Historical population
| Census | Pop. | Note | %± |
| 1830 | 102 |  | — |
| 1850 | 413 |  | — |
| 1860 | 515 |  | 24.7% |
| 1870 | 818 |  | 58.8% |
| 1880 | 932 |  | 13.9% |
| 1890 | 1,041 |  | 11.7% |
| 1900 | 1,096 |  | 5.3% |
| 1910 | 1,181 |  | 7.8% |
| 1920 | 1,267 |  | 7.3% |
| 1930 | 1,208 |  | −4.7% |
| 1940 | 1,198 |  | −0.8% |
| 1950 | 1,452 |  | 21.2% |
| 1960 | 1,505 |  | 3.7% |
| 1970 | 1,500 |  | −0.3% |
| 1980 | 1,682 |  | 12.1% |
| 1990 | 1,626 |  | −3.3% |
| 2000 | 1,850 |  | 13.8% |
| 2010 | 1,693 |  | −8.5% |
| 2020 | 1,706 |  | 0.8% |
U.S. Decennial Census

===2010 census===
As of the census of 2010, there were 1,693 people, 720 households, and 466 families living in the village. The population density was 1322.7 PD/sqmi. There were 793 housing units at an average density of 619.5 /sqmi. The racial makeup of the village was 97.6% White, 0.4% African American, 0.1% Asian, 0.4% from other races, and 1.5% from two or more races. Hispanic or Latino of any race were 0.9% of the population.

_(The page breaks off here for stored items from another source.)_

[config.mk]
export PLATFORM = sky130hd
export DESIGN_NAME = composite_video_line_timing
export DESIGN_NICKNAME = d
export VERILOG_FILES = /design/src/hw/video_timing_pkg.sv /design/src/hw/composite_video_line_timing.sv /design/src/hw/video_tick_divider.sv
export SDC_FILE = /design/constraint.sdc
export NUM_CORES = 1
export LEC_CHECK = 0
export BUFFER_PORTS_ARGS = -buffer_cell sky130_fd_sc_hd__buf_2
export CAP_MARGIN = 10
export CORE_MARGIN = 2
export CORE_UTILIZATION = 40
export CTS_CLUSTER_DIAMETER = 100
export DETAILED_ROUTE_END_ITERATION = 10
export SYNTH_ARGS = -nofsm -noshare
export SYNTH_HDL_FRONTEND = slang
export SYNTH_SLANG_ARGS = --single-unit
[constraint.sdc]
create_clock -name clk -period 9 [get_ports clk]
set_clock_uncertainty 0.2 [all_clocks]
set_input_delay 1.8 -clock clk [delete_from_list [all_inputs] [get_ports clk]]
set_output_delay 1.8 -clock clk [all_outputs]
set_load 0.01 [all_outputs]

There were 720 households, of which 31.1% had children under the age of 18 living with them, 45.8% were married couples living together, 14.2% had a female householder with no husband present, 4.7% had a male householder with no wife present, and 35.3% were non-families. 31.1% of all households were made up of individuals, and 12.6% had someone living alone who was 65 years of age or older. The average household size was 2.35 and the average family size was 2.89.

The median age in the village was 38 years. 25% of residents were under the age of 18; 9.3% were between the ages of 18 and 24; 24.1% were from 25 to 44; 25.5% were from 45 to 64; and 16.2% were 65 years of age or older. The gender makeup of the village was 47.5% male and 52.5% female.

===2000 census===
As of the census of 2000, there were 1,850 people, 732 households, and 519 families living in the village. The population density was 1,426.0 PD/sqmi. There were 792 housing units at an average density of 610.5 /sqmi. The racial makeup of the village was 96.81% White, 1.51% African American, 0.32% Native American, 0.49% Asian, 0.05% Pacific Islander, 0.05% from other races, and 0.76% from two or more races. Hispanic or Latino of any race were 0.16% of the population.

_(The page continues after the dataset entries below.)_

**src/design/odd_lut_pkg.sv**
```systemverilog
// Purpose: constants and types for the odd gray-level duration bank
// Assumes: 16-bit load word, command code in the upper byte
// Notes:   entry for level six takes the code between seven and five

package odd_lut_pkg;
   localparam int         NUM_ENTRIES = 6;
   localparam int         CMD_MSB     = 15;
   localparam int         CMD_LSB     = 8;
   localparam int         DATA_MSB    = 7;
   localparam int         DATA_LSB    = 0;
   localparam logic [7:0] CMD_LVL10   = 8'h24;
   localparam logic [7:0] CMD_LVL9    = 8'h25;
   localparam logic [7:0] CMD_LVL8    = 8'h26;
   localparam logic [7:0] CMD_LVL7    = 8'h27;
   localparam logic [7:0] CMD_LVL6    = 8'h28;
   localparam logic [7:0] CMD_LVL5    = 8'h29;
   localparam logic [7:0] RST_LVL10   = 8'h27;
   localparam logic [7:0] RST_LVL9    = 8'h1A;
   localparam logic [7:0] RST_LVL8    = 8'h12;
   localparam logic [7:0] RST_LVL7    = 8'h0C;
   localparam logic [7:0] RST_LVL6    = 8'h08;
   localparam logic [7:0] RST_LVL5    = 8'h05;

   typedef struct packed {
      logic       valid;
      logic [7:0] code;
      logic [7:0] value;
   } load_word_t;

   typedef enum logic [2:0] {
      T_IDLE,
      T_RUN
   } timer_state_t;
endpackage : odd_lut_pkg

```
**src/design/odd_gray_pulse_lut_mid.sv**
```systemverilog
// Purpose: write-only odd gray-level duration entries five to ten
// Assumes: host keeps mode restrictions; load word arrives synchronous
// Notes:   entries are never readable; only timing outputs show them
// Summary of operation
// RULE1 - an entry value N makes its gray level last N plus one periods.
// RULE2 - code 24h loads level ten, which resets to 27h.
// RULE3 - code 25h loads level nine, which resets to 1Ah.
// RULE4 - code 26h loads level eight, which resets to 12h.
// RULE5 - code 27h loads level seven, which resets to 0Ch.
// RULE6 - level six has an entry that resets to 08h.
// RULE7 - code 29h loads level five, which resets to 05h.
// RULE8 - the host sends no such load in 4-level, 64-level or mono mode.
// RULE9 - entries are write-only with no readback path.
// RULE10 - a load is a 16-bit word, code high byte, value low byte.

`timescale 1ns/100ps

module odd_gray_pulse_lut_mid
   import odd_lut_pkg::*;
(
   input  wire logic        clk,
   input  wire logic        rst_n,
   input  wire logic        ce,
   input  wire logic        load_valid,
   input  wire logic [15:0] load_word,
   input  wire logic [2:0]  level_sel,
   input  wire logic        level_start,
   output logic             level_busy,
   output logic             level_done,
   output logic             load_hit
);
   import odd_lut_pkg::*;

   localparam logic [7:0] CODES [NUM_ENTRIES] = '{CMD_LVL5, CMD_LVL6,
      CMD_LVL7, CMD_LVL8, CMD_LVL9, CMD_LVL10};
   localparam logic [7:0] RSTS [NUM_ENTRIES] = '{RST_LVL5, RST_LVL6,
      RST_LVL7, RST_LVL8, RST_LVL9, RST_LVL10};

   load_word_t lw;
   assign lw.valid = load_valid;
   assign lw.code  = load_word[CMD_MSB:CMD_LSB];   // RULE10
   assign lw.value = load_word[DATA_MSB:DATA_LSB]; // RULE10

   // index 0 is level five, index 5 is level ten
   logic [7:0] entry_r   [NUM_ENTRIES];
   logic [7:0] entry_nxt [NUM_ENTRIES];
   logic [NUM_ENTRIES-1:0] match;
   logic hit_r, hit_nxt;

   genvar g;
   generate
      for (g = 0; g < NUM_ENTRIES; g++) begin : g_entry
         assign match[g] = lw.valid && (lw.code == CODES[g]);
         always_comb begin
            entry_nxt[g] = match[g] ? lw.value : entry_r[g]; // RULE2 RULE3 RULE4 RULE5 RULE6 RULE7
         end
         always_ff @(posedge clk or negedge rst_n) begin
            if (!rst_n) begin
               entry_r[g] <= RSTS[g]; // RULE2 RULE3 RULE4 RULE5 RULE6 RULE7
            end else if (ce) begin
               entry_r[g] <= entry_nxt[g];
            end
         end
      end
   endgenerate

   always_comb begin
      hit_nxt = |match;
   end
   always_ff @(posedge clk or negedge rst_n) begin
      if (!rst_n) begin
         hit_r <= 1'b0;
      end else if (ce) begin
         hit_r <= hit_nxt;
      end
   end
   assign load_hit = hit_r;

   // entry value feeds the timer only; there is no read port
   logic [7:0] sel_duration;
   always_comb begin
      sel_duration = (level_sel < 3'(NUM_ENTRIES)) ? entry_r[level_sel]
                                                    : entry_r[0]; // RULE9
   end

   gray_period_timer u_timer (
      .clk      (clk),
      .rst_n    (rst_n),
      .ce       (ce),
      .start    (level_start),
      .duration (sel_duration), // RULE1
      .busy     (level_busy),
      .done     (level_done)
   );

   // codes 24h..29h form one contiguous block
   logic code_in_bank;
   assign code_in_bank = (load_word[CMD_MSB:CMD_LSB] >= CMD_LVL10)
                      && (load_word[CMD_MSB:CMD_LSB] <= CMD_LVL5);
endmodule : odd_gray_pulse_lut_mid

```
**src/design/gray_period_timer.sv**
```systemverilog
// Purpose: times one gray level as entry value plus one clock periods
// Assumes: clk is the gray-step clock
// Notes:   start is ignored while a period is running

`timescale 1ns/100ps

module gray_period_timer
   import odd_lut_pkg::*;
(
   input  wire logic       clk,
   input  wire logic       rst_n,
   input  wire logic       ce,
   input  wire logic       start,
   input  wire logic [7:0] duration,
   output logic            busy,
   output logic            done
);
   import odd_lut_pkg::*;

   timer_state_t st_r, st_nxt;
   logic [7:0]   cnt_r, cnt_nxt;
   logic         done_r, done_nxt;

   always_comb begin
      st_nxt   = st_r;
      cnt_nxt  = cnt_r;
      done_nxt = 1'b0;
      case (st_r)
         T_IDLE: begin
            if (start) begin
               cnt_nxt = duration; // RULE1
               st_nxt  = T_RUN;
            end
         end
         T_RUN: begin
            if (cnt_r == 8'h00) begin
               st_nxt   = T_IDLE;
               done_nxt = 1'b1;
            end else begin
               cnt_nxt = cnt_r - 8'h01;
            end
         end
         default: st_nxt = T_IDLE;
      endcase
   end

   always_ff @(posedge clk or negedge rst_n) begin
      if (!rst_n) begin
         st_r   <= T_IDLE;
         cnt_r  <= 8'h00;
         done_r <= 1'b0;
      end else if (ce) begin
         st_r   <= st_nxt;
         cnt_r  <= cnt_nxt;
         done_r <= done_nxt;
      end
   end

   assign busy = (st_r == T_RUN);
   assign done = done_r;

   // busy lasts exactly duration+1 enabled cycles
   logic [8:0] run_len_r;
   always_ff @(posedge clk or negedge rst_n) begin
      if (!rst_n) begin
         run_len_r <= 9'h000;
      end else if (ce) begin
         run_len_r <= busy ? run_len_r + 9'h001 : 9'h000;
      end
   end

   logic [7:0] duration_at_start_r;

   always_ff @(posedge clk or negedge rst_n) begin
      if (!rst_n) begin
         duration_at_start_r <= 8'h00;
      end else if (ce && st_r == T_IDLE && start) begin
         duration_at_start_r <= duration;
      end
   end
endmodule : gray_period_timer

```
**config.mk**
```make
export PLATFORM = sky130hd
export DESIGN_NAME = odd_gray_pulse_lut_mid
export DESIGN_NICKNAME = d
export VERILOG_FILES = /design/src/design/odd_lut_pkg.sv /design/src/design/odd_gray_pulse_lut_mid.sv /design/src/design/gray_period_timer.sv
export SDC_FILE = /design/constraint.sdc
export NUM_CORES = 1
export LEC_CHECK = 0
export BUFFER_PORTS_ARGS = -buffer_cell sky130_fd_sc_hd__buf_2
export CORE_MARGIN = 2
export CORE_UTILIZATION = 45
export CTS_CLUSTER_SIZE = 16
export DETAILED_ROUTE_END_ITERATION = 6
export PLACE_DENSITY = 0.62
export SYNTH_ARGS = -nofsm -noshare
export SYNTH_HDL_FRONTEND = slang
export SYNTH_SLANG_ARGS = --single-unit
```
**constraint.sdc**
```tcl
create_clock -name clk -period 2.64 [get_ports clk]
set_clock_uncertainty 0.15 [all_clocks]
set_input_delay 0.264 -clock clk [delete_from_list [all_inputs] [get_ports clk]]
set_output_delay 0.264 -clock clk [all_outputs]
set_load 0.005 [all_outputs]
```
==> summary.txt, run 1 <==
status = finished clean
overall routing resource usage = 18.4%
pre-CTS setup slack = 0.434 ns
P&R area growth vs syn = 14.8%
nets = 289
CTS Buf Count = 9
Avg Cell Area, Syn = 13.4 sq um
Max FO, Critical Path = 17
average routed wire per standard cell = 17.4 microns
mapped cell area = 0.00305 sq mm
slowest CP cell = o21ai_0
Post-synth EDFFs = 0
height of the die = 86.3 microns
FP Rows = 30
die area = 0.00745 sq mm
initial antenna violation count = 0
first-pass GRT wire length = 10.4 mm
drt pass-1 iters = 4
FFs w/ async S/R, synth = 100%
gr busiest metal = met2
Initial Util = 45.7%
unrepaired setup endpoints after global routing = false
Max clock buf depth = 2
Post-synth top flop = dfrtp_1
leakage power = 1.65 nW
root buffer selected by CTS = clkbuf_8
sequential share of the synthesized area = 49.0%
pin count of the biggest net entering global routing = 60
Worst VDD drop = 0.351 mV
crit path DAT = 2.17 ns
Final Cycle Share = 80.6%
DRC violations left = 0
Die Width = 86.3 microns
vias in the first global route = 1,998
Reg clk slew, reported paths = 0.08 ns
Non-Filler Instances = 349
Hold WC Path Type = in2reg
initial drt markers = 111
M1 GR Usage = 24.9%
met2 global-route usage = 29.0%
post-synth net total = 253
via/cell ratio = 5.52
global placement routability congestion = 0.780
startpoint types = flop
min cycle time layout = 2.13 ns
CTS H-Tree Depth = 3
number of buffers and inverters on the critical path = 0
DP Wirelength = 4.16 mm
CTS tree = built
total number of vias = 1,925
ant diodes = 0
I/O pins = 27
Final Hold Viols = 0
DRT antenna net count = 0
f_max = 0.470 GHz
Setup TNS = 0 ns
max_slew headroom = 50.5%
# clock sinks = 59
design area = 0.00350 sq mm
Post CTS Setup Buffer Count = 0
Routed WL = 6.09 mm
# placed instances = 332
post-route setup slack = 0.511 ns
worst skew pair latency = 0.34 ns
Final Slew Violations = 0
power per cell area = 712 mW/mm^2
worst-margin pin slew = 0.743 ns
endpoint class of the critical path = flop
GR Layer Usage met3 = 4.86%
Top delay family on crit path = compound AO/OA/AOI/OAI gates
GRT overflow = 0
endpoints failing setup = 0
core area = 0.00668 sq mm
CP Cell Sequence = o21ai_0 -> nor2_1 -> a221oi_1 -> a21oi_1
Post-DP Area = 0.00327 sq mm
flops & latches, synth = 59
layout cells sized above 1 = 50.9%
Worst Setup Path Type = reg2reg
CP peak stage delay = 0.60 ns
maxcap violations = 0
IO buf count = 26
required time worst endpoint = 2.68 ns
Cells after Synth = 228
count of cell types in the netlist = 45
Syn. warnings = 0
area by class of cell:
cell class                      count  area (sq um)
Fill cell                         597          3180
Clock buffer                        9           124
Clock inverter                      7          92.6
Sequential cell                    59          1490
Inverter                            5          18.8
Timing Repair Buffer               33           185
Tap cell                           80           100
Multi-Input combinational cell    156          1490
worst reg2reg max path, cell delays in order (launching register included):
cell	delay (ns)
dfrtp_1	0.57
o21ai_0	0.60
nor2_1	0.30
a221oi_1	0.30
a21oi_1	0.06
synthesized netlist by cell type, types with 2 or more instances:
cell type	instances	share of area (%)
dfrtp_1	45	37
mux2_2	42	16
mux2_4	16	7.9
nand2_1	15	1.8
dfstp_2	14	12
o21ai_0	11	1.8
mux2i_1	9	3.0
mux4_2	6	4.4
inv_1	5	0.62
nor2_1	5	0.62
o211ai_1	5	1.2
or3_1	4	0.82
a21oi_1	3	0.49
a221oi_1	3	0.86
clkbuf_1	3	0.37
nand3_1	3	0.49
nor2b_1	3	0.62
buf_2	2	0.33
buf_6	2	0.74
nand4_1	2	0.41
nor2_2	2	0.41
nor3_1	2	0.33
nor3_2	2	0.66
o2bb2ai_1	2	0.57
or2b_2	2	0.57
placed cells by master (no fill, tap or decap), types with 2 or more instances in the layout:
| master | instances |
|---|---|
| mux2i_1 | 9 |
| a21oi_1 | 3 |
| o211ai_1 | 5 |
| nor2b_1 | 3 |
| o2bb2ai_1 | 2 |
| nand2_1 | 15 |
| or3_1 | 4 |
| buf_4 | 6 |
| mux4_2 | 6 |
| dfstp_2 | 14 |
| a221oi_1 | 3 |
| nor3_1 | 2 |
| or2b_2 | 2 |
| o21ai_0 | 11 |
| nand4_1 | 2 |
| mux2_4 | 16 |
| clkinvlp_4 | 3 |
| buf_2 | 26 |
| mux2_2 | 42 |
| dfrtp_1 | 45 |
| clkinv_2 | 2 |
| inv_1 | 5 |
| clkbuf_8 | 9 |
| nand3_1 | 3 |
| bufinv_16 | 2 |
| nor2_1 | 5 |
| nor3_2 | 2 |
| nor2_2 | 2 |
repair_timing:
action	4_1_cts	5_1_grt
hold buffers	1	0
resized for setup	0	0
hold endpoints to repair	45	0
setup endpoints to repair	0	0
state kept, by name, summed over array words and instances, names as in the netlist:
name / count
entry_r: 48
u_timer.st_r: 1
u_timer.cnt_r: 8
u_timer.done: 1
load_hit: 1
layer usage:
| layer | vias to the layer above | wire length, microns | part of all wire [%] |
|---|---|---|---|
| met5 | - | 0 | 0 |
| met3 | 8 | 217 | 3.6 |
| li1 | 924 | - | - |
| met4 | 0 | 69 | 1.1 |
| met1 | 965 | 2890 | 47 |
| met2 | 28 | 2910 | 48 |
power by group:
| group | switching, mW | internal [mW] | total, mW |
|---|---|---|---|
| combinational | 0.242 | 0.240 | 0.481 |
| clock | 0.371 | 0.527 | 0.898 |
| sequential | 0.114 | 0.999 | 1.11 |
final timing paths:
kind | start | endpoint | slack (ns) | depth (start not counted)
max | u_timer.st_r[0]$_DFFE_PN0P_ | u_timer.cnt_r[7]$_DFFE_PN0P_ | 0.51 | 4
min | load_valid | load_hit$_DFFE_PN0P_ | 0.07 | 3
max reg2reg | u_timer.st_r[0]$_DFFE_PN0P_ | u_timer.cnt_r[7]$_DFFE_PN0P_ | 0.51 | 4
min reg2reg | entry_r[22]$_DFFE_PN0P_ | entry_r[22]$_DFFE_PN0P_ | 0.35 | 1
max in group asynchronous | rst_n | entry_r[38]$_DFFE_PN0P_ | 1.39 | 3
min in group asynchronous | rst_n | load_hit$_DFFE_PN0P_ | 0.45 | 3
kinds of logic (layout without fill, tap and decap cells):
logic type      Yosys count  in the layout  share of synthesized area, %
compound gates           32             32                          7.01
xor+xnor                  1              1                         0.287
fa+ha+maj                 1              1                         0.410
buf+inv                  13             54                          2.30
flops                    59             59                          49.0
mux                      73             73                          30.8
simple gates             49             49                          10.3
metrics by stage:
stage / hold WS, ns / utilization, % / power (mW)
final: 0.0676 / 52.4 / 2.49
after CTS: 0.0532 / 52.4 / 2.53
after global placement: 0.314 / 49.0 / 1.60
after global routing: 0.0704 / 52.4 / 2.66
after floorplan: -0.182 / - / 1.44
after detailed placement: 0.315 / 49.0 / 1.61
No activity file was read; power rests on OpenSTA's default activity.
==> run 2: changes to the inputs <==
--- a/config.mk
+++ b/config.mk
@@ -10,7 +10,7 @@
 export CORE_UTILIZATION = 45
 export CTS_CLUSTER_SIZE = 16
 export DETAILED_ROUTE_END_ITERATION = 6
-export PLACE_DENSITY = 0.62
+export PLACE_DENSITY = 0.64
 export SYNTH_ARGS = -nofsm -noshare
 export SYNTH_HDL_FRONTEND = slang
 export SYNTH_SLANG_ARGS = --single-unit
==> constraint.sdc (replaced) <==
create_clock -name clk -period 1.8 [get_ports clk]
set_clock_uncertainty 0.15 [all_clocks]
set_input_delay 0.18 -clock clk [delete_from_list [all_inputs] [get_ports clk]]
set_output_delay 0.18 -clock clk [all_outputs]
set_load 0.005 [all_outputs]
==> run 2 against run 1 <==
The run now ends with setup timing left. Core utilization grew 4.8 points. Non-clock buffer count increased by 29. Fmax grew 15%.
==> summary.txt, run 2 (same netlist as run 1, synthesis figures left out) <==
status = finished with violations
failing checks = setup timing
die area = 0.00745 sq mm (unchanged)
pin count of the biggest net entering global routing = 24 (-60%)
reg-to-reg critical path startpoint = u_timer.cnt_r[2]$_DFFE_PN0P_
Final Slew Violations = 0 (unchanged)
via/cell ratio = 5.47 (-0.89%)
Initial Util = 45.7% (unchanged)
CP peak stage delay = 0.54 ns (-0.06 ns)
Top delay family on crit path = simple AND/OR/NAND/NOR gates
initial antenna violation count = 0 (unchanged)
Post CTS Setup Buffer Count = 0 (unchanged)
endpoints failing setup = 1 (+1)
total number of vias = 2,061 (+7.1%)
overall routing resource usage = 19.0% (+0.57 points)
f_max = 0.542 GHz (+15%)
post-route setup slack = -0.0438 ns (-0.555 ns)
combinational share of power = 27.7% (+8.4 points)
drt pass-1 iters = 4 (unchanged)
power per cell area = 1000 mW/mm^2 (+41%)
CTS Buf Count = 9 (unchanged)
startpoint types = flop
Die Width = 86.3 microns (unchanged)
core area = 0.00668 sq mm (unchanged)
I/O pins = 27 (unchanged)
CTS H-Tree Depth = 3 (unchanged)
endpoint class of the critical path = flop
required time worst endpoint = 1.84 ns (-0.84 ns)
root buffer selected by CTS = clkbuf_8
global placement routability congestion = 0.752 (-3.5%)
Worst Setup Path Type = reg2reg
Max clock buf depth = 2 (unchanged)
maxcap violations = 0 (unchanged)
initial drt markers = 28 (-75%)
DP Wirelength = 4.55 mm (+9.4%)
unrepaired setup endpoints after global routing = true
# clock sinks = 59 (unchanged)
Psw = 1.11 mW (+53%)
worst-margin pin slew = 0.558 ns (-0.184 ns)
Final Hold Viols = 0 (unchanged)
Cell Int Power = 2.73 mW (+55%)
leakage power = 1.81 nW (+9.8%)
ant diodes = 0 (unchanged)
Sw Ratio = 28.9% (-0.24 points)
DRC violations left = 0 (unchanged)
IO buf count = 26 (unchanged)
DRT antenna net count = 0 (unchanged)
min-delay src = load_word[0]
slowest CP cell = or4_4
Reg clk slew, reported paths = 0.06 ns (-0.02 ns)
Final Cycle Share = 102% (+22 points)
# fillers = 565 (-5.4%)
height of the die = 86.3 microns (unchanged)
worst hold margin = 0.0140 ns (-0.0536 ns)
sequential share of power = 41.1% (-3.6 points)
Clk network pwr share = 31.1% (-4.9 points)
max reg flops = 48 (unchanged)
layout cells sized above 1 = 54.9% (+4.0 points)
first-pass GRT wire length = 10.8 mm (+4.3%)
FP Rows = 30 (unchanged)
worst skew pair latency = 0.33 ns (about the same)
most common cell after layout, fill and taps aside = dfrtp_1
max_slew headroom = 62.6% (+12 points)
Hold WC Path Type = in2reg
most frequent cells in the layout = dfrtp_1, mux2_2, buf_2
P&R area growth vs syn = 25.3%
top flop regs = entry_r x48, u_timer.cnt_r x8
Max FO, Critical Path = 2 (-15)
design area = 0.00382 sq mm (+9.1%)
Biggest register = entry_r
min cycle time layout = 1.84 ns (-0.285 ns)
nets = 318 (+10%)
Post-DP Area = 0.00350 sq mm (+6.9%)
number of buffers and inverters on the critical path = 0 (unchanged)
Routed WL = 6.46 mm (+6.2%)
GRT overflow = 0 (unchanged)
CTS tree = built
vias in the first global route = 2,178 (+9.0%)
Worst VDD drop = 0.530 mV (+51%)
Setup TNS = -0.0438 ns (-0.0438 ns)
crit path DAT = 1.88 ns (-0.29 ns)
critical path startpoint = u_timer.cnt_r[2]$_DFFE_PN0P_
CP Cell Sequence = or4_4 -> or3_4 -> a221oi_2 -> a21oi_1
average routed wire per standard cell = 17.1 microns (-1.7%)
run 2: power groups by stage:
stage / Combinational, mW / Sequential, mW / Clock (mW)
floorplan: 0.533 / 1.60 / 0
global placement: 0.970 / 1.58 / 0
detailed placement: 0.986 / 1.59 / 0
CTS: 1.04 / 1.57 / 1.23
global route: 1.18 / 1.59 / 1.28
finish: 1.06 / 1.58 / 1.20
run 2: final timing paths:
| kind | end | slack (ns) | cells after the start |
|---|---|---|---|
| worst min register to register | entry_r[24]$_DFFE_PN0P_ | 0.35 | 1 |
| worst max register to register | u_timer.cnt_r[7]$_DFFE_PN0P_ | -0.04 | 4 |
| min in group asynchronous | u_timer.done$_DFFE_PN0P_ | 0.23 | 2 |
| worst max-delay path | u_timer.cnt_r[7]$_DFFE_PN0P_ | -0.04 | 4 |
| worst min-delay path | entry_r[8]$_DFFE_PN0P_ | 0.01 | 2 |
| max in group asynchronous | entry_r[5]$_DFFE_PN1P_ | 0.65 | 3 |
run 2: what timing repair did:
item,in CTS,in global routing
gates resized for setup,3,8
hold buffers,8,0
cloned,0,0
endpoints found under the setup margin,4,13
pin swaps,0,4
hold endpoints to repair,29,0
run 2: per-layer routing:
layer	vias up	GRT usage, %	share of wire [%]
met2	34	30.2	47
li1	980	-	-
met5	-	0	0
met4	0	6.11	0.88
met1	1041	25.7	49
met3	6	4.57	3.0
run 2: layout make-up:
cell class                 count  area, sq um  area share [%]
clock inverter                 2         35.0           0.917
inverter                       5         18.8           0.491
tap                           80          100            2.62
clock buffer                  13          159            4.16
sequential                    59         1490            39.1
timing repair buffer          62          482            12.6
multi-input combinational    156         1530            40.1
run 2: through the flow:
step	instances	power [mW]	util, %	setup slack (ns)
5_1_grt	377	4.06	57.2	-0.115
2_1_floorplan	228	2.13	-	-0.0107
4_1_cts	377	3.84	56.7	-0.0532
3_3_place_gp	354	2.55	52.4	-0.111
6_report	377	3.84	57.2	-0.0438
3_5_place_dp	354	2.57	52.4	-0.156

There were 732 households, out of which 37.8% had children under the age of 18 living with them, 53.0% were married couples living together, 13.1% had a female householder with no husband present, and 29.0% were non-families. 25.8% of all households were made up of individuals, and 11.5% had someone living alone who was 65 years of age or older. The average household size was 2.53 and the average family size was 3.02.

In the village, the population was spread out, with 28.8% under the age of 18, 9.5% from 18 to 24, 28.2% from 25 to 44, 21.0% from 45 to 64, and 12.5% who were 65 years of age or older. The median age was 34 years. For every 100 females there were 87.8 males. For every 100 females age 18 and over, there were 82.2 males.

The median income for a household in the village was $38,352, and the median income for a family was $46,364. Males had a median income of $32,685 versus $23,813 for females. The per capita income for the village was $16,940. About 7.0% of families and 8.4% of the population were below the poverty line, including 6.9% of those under age 18 and 6.1% of those age 65 or over.

==Education==
The village is served by a public high school, Southeastern Local High School, and a public elementary/middle school, Miami View Elementary School. South Charleston has a public library, a branch of the Clark County Public Library.